+++ Material shown +++

Source: an optimization exercise on an open RTL-to-GDS flow (aim: small area). Production flows keep margins and buffers that such runs may drop. Only simulation tests tie the RTL to the original design; equivalence was not proved.

## flow/design.v (module list and top-level ports; edited modules follow where they fit)
// module da_sel_n: 11 lines
// module pair_add: 15 lines
// module fa_cell: 10 lines
// module ha_cell: 9 lines
// module rx_beamformer: 2752 lines
module rx_beamformer (
    input         clk,
    input         rst,
    input         adc_valid,
    input  [11:0] adc_ch1,
    input  [11:0] adc_ch2,
    input  [11:0] adc_ch3,
    input  [11:0] adc_ch4,
    input  [11:0] adc_ch5,
    input  [11:0] adc_ch6,
    input  [11:0] adc_ch7,
    input  [11:0] adc_ch8,
    input  [7:0]  beam_no,
    input  [1:0]  decim_factor,
    input  [7:0]  focal_point,
    output [15:0] bf_data,
    output        bf_valid
);
  // ...
==> flow/run.sh <==
#!/bin/bash
# synth_recipe.tcl (not shown) runs the flow's synth.tcl, then flattens the netlist and writes it again
# the make line also repeats each setting of config.mk as NAME=value (left out here)
make -C /OpenROAD-flow-scripts/flow DESIGN_CONFIG=/design/flow/config.mk WORK_HOME=/design/flow/orfs CLKGATE_MAP_FILE= SYNTH_SCRIPT=/design/flow/synth_recipe.tcl finish
==> flow/config.mk <==
export PLATFORM = sky130hd
export DESIGN_NAME = rx_beamformer
export DESIGN_NICKNAME = rx_beamformer
export VERILOG_FILES = /design/flow/design.v
export SDC_FILE = /design/flow/constraint.sdc
export NUM_CORES = 4
export LEC_CHECK = 0
export CAP_MARGIN = 20
export CORE_MARGIN = 2
export CORE_UTILIZATION = 40
export PLACE_DENSITY = 0.6
export SLEW_MARGIN = 20
export SYNTH_HIERARCHICAL = 1
export SYNTH_MINIMUM_KEEP_SIZE = 0
==> flow/constraint.sdc <==
create_clock -name core_clock -period 10.0 [get_ports {clk}]
set_input_delay 2.0000 -clock core_clock [delete_from_list [all_inputs] [get_ports {clk}]]
set_output_delay 2.0000 -clock core_clock [all_outputs]
set_load 0.01 [all_outputs]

+++

Exercise requirements: Transcribe the records above from the line holding "export CORE_UTILIZATION = 40" down to the line holding "create_clock -name core_clock", inclusive, without adding anything.

Answer for this exercise:
export CORE_UTILIZATION = 40
export PLACE_DENSITY = 0.6
export SLEW_MARGIN = 20
export SYNTH_HIERARCHICAL = 1
export SYNTH_MINIMUM_KEEP_SIZE = 0
==> flow/constraint.sdc <==
create_clock -name core_clock -period 10.0 [get_ports {clk}]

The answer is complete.